Three years ago, Cass Forkin, who is in the job of granting "twilight wishes" to frail elderly people, visited the home of the Sisters of the Blessed Sacrament in Bensalem.
About 90 nuns live there, more than half of them retired, some extremely old and frail and living in the infirmary. In their walkers and wheelchairs, they could no longer see the beautiful grounds, the flowering rhododendrons.
The nuns really wanted a golf cart, to transport their frailest around the campus, but asking for one was deemed, well, inappropriate.
"They didn't want to seem greedy," said Marie Bradley, activities director at the infirmary, St. Michael Hall. "They wanted to be unselfish."
Two years went by, and a new administrator was named for the 57-acre campus founded by Mother Katharine Drexel. This was Sister Lorraine, 72, who has a bad back and doesn't get around so well.
She thought the golf cart was a terrific idea and sent a letter to Forkin, who founded and runs the Twilight Wish Foundation in Bucks County, seeking "a four-seat golf cart for 56 retired nuns."
Forkin tries to fulfill all sorts of requests from older people, but this one was surprisingly difficult. Most country clubs lease their carts and need to return them.
Her brother knew a man in Philadelphia who was head of the Mayfair Civic Association and known as a can-do guy. Turns out that guy, Scott Cummings, knew a guy in the Poconos who lost 400 pounds after having his stomach stapled and no longer needed his golf cart to get around.
So Cummings bought the cart for $500 out of his own pocket, rented a trailer and drove to the Poconos in February, right after the huge snowfall.
The man with the stapled stomach hadn't shoveled or plowed his driveway, which was under 18 inches of snow.
"I looked up, and I said, 'Well, sisters, if you want the golf cart, I'm going to need a little prayer,' " Cummings recalled. "I looked up the street - and here comes a giant plow."
Cummings polished the cart, put air in the tires. He and his wife, Vicki, clipped a guardian angel to the sun visor, which all the nuns thought most appropriate because Mother Katharine Drexel's favorite expression was "Holy Angels."
The couple also put a picture of Pope John Paul II on the steering column - covering the operating instructions, although Sister Lorraine insisted yesterday that she had read them carefully. Cummings also taped a bumper sticker to the front: Don't let this car fool you, my treasure is in heaven.
The sisters were all lined up Saturday when he arrived.
"I pulled up, and I never saw so many women, so many Catholic nuns, happy to see me," said Cummings, who went to St. Matthew's parish school and Father Judge High. "I was a Catholic boy, used to getting my knuckles rapped with a ruler. Their faces were so excited. I actually started crying. I lost it."
The nuns have spent the weekend and every day since driving around the campus. They have a little stool to help the weakest get on board.
"The chief of maintenance is getting seat belts for the back," Sister Lorraine said. "I want to make sure they're safely on and can't fall out."

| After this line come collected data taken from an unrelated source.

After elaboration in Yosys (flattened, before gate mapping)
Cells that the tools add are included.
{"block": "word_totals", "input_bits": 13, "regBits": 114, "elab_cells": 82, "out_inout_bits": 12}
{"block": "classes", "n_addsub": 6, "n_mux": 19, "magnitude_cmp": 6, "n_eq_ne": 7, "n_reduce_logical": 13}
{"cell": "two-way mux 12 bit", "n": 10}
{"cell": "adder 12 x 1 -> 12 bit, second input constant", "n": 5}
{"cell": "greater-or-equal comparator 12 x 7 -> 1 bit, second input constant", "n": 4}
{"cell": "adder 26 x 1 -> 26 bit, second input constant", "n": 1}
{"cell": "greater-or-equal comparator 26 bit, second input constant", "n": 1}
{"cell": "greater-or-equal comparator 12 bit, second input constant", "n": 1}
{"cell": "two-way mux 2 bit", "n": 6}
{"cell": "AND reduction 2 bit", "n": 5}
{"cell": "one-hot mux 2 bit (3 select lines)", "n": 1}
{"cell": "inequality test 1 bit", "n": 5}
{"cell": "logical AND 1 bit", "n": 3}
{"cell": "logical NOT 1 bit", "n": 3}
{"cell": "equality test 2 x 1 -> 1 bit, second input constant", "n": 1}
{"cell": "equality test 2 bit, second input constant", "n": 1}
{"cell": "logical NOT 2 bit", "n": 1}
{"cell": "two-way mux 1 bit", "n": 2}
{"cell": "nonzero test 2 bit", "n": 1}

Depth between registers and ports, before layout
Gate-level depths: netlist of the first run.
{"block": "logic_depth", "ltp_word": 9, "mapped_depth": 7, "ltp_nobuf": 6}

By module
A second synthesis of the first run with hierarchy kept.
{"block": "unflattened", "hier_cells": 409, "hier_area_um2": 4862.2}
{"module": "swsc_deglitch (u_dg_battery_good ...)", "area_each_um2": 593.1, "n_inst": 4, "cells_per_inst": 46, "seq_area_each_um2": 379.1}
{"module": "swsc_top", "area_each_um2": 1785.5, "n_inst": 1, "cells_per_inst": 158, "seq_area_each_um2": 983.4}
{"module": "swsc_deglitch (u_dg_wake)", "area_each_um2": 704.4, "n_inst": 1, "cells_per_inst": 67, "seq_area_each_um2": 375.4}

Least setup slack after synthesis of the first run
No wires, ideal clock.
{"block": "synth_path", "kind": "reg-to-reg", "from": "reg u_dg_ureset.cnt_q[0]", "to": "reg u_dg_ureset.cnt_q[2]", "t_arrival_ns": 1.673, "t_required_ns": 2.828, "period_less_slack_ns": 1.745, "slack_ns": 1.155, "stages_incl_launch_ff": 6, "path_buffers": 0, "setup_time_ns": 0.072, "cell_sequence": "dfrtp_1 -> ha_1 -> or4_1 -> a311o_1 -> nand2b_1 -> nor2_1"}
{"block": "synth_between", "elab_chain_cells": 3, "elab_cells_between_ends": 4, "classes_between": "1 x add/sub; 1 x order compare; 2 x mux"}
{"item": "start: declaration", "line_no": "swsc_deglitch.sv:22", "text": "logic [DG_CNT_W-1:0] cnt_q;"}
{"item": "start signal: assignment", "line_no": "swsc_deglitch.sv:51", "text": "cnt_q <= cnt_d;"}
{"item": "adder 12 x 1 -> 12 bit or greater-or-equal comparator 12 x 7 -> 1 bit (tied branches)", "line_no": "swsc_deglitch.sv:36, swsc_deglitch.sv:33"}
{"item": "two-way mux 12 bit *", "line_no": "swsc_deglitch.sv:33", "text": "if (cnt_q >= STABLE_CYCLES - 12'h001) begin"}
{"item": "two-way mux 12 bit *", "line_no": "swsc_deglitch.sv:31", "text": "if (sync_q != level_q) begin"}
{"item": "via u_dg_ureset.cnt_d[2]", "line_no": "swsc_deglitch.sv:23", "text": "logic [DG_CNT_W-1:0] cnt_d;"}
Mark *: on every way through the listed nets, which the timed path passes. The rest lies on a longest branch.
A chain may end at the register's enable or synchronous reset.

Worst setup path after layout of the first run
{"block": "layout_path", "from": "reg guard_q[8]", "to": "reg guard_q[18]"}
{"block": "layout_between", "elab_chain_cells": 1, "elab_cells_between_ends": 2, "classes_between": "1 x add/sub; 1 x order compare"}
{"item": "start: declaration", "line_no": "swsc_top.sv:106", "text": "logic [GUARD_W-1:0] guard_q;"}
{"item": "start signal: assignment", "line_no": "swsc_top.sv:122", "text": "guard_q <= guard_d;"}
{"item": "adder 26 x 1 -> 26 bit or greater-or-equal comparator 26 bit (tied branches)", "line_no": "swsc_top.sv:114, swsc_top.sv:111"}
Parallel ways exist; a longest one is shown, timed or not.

The cart can hit a top speed of 15 m.p.h., according to the manufacturer, but nuns tend to be conservative drivers.
"This is where we all started," said Sister Loretta, vice president of the order. Many of the older nuns joined and trained here more than 60 years ago. Most were teachers and went on to poor communities and reservations all over the country. Back at their order's home, many are too frail to see the buildings and grounds they strolled long ago.
"Now, they can go anywhere they want to go - with an approved driver," Sister Loretta said. "It's opening up the world to them."
Sister Claire, for instance, went down to the cemetery on Saturday to see the grave where her natural sister was buried. She hadn't been able to get there since her sister died.
Yesterday, Sister Lorraine was giving several nuns rides.
"You'd better hang on," she said to Sister Therese, in the front passenger seat, her walker folded in her lap.
"Don't worry about me," Sister Therese replied. "Watch out for the tree."
Sister Lorraine was driving across the grass, heading toward the cemetery, when she stopped the cart at a four-inch drainage ditch. She decided it was too perilous to cross.
"This will be my first time in reverse," she said, switching gears. "Let's go. . . . That-a girl."
Sister Anne Regina, who is in her 80s, got her first ride yesterday and took great joy seeing spring in all its glory.
"To think people thought of us, to do something like this for us, especially the older sisters," she said. "You just don't know what that means."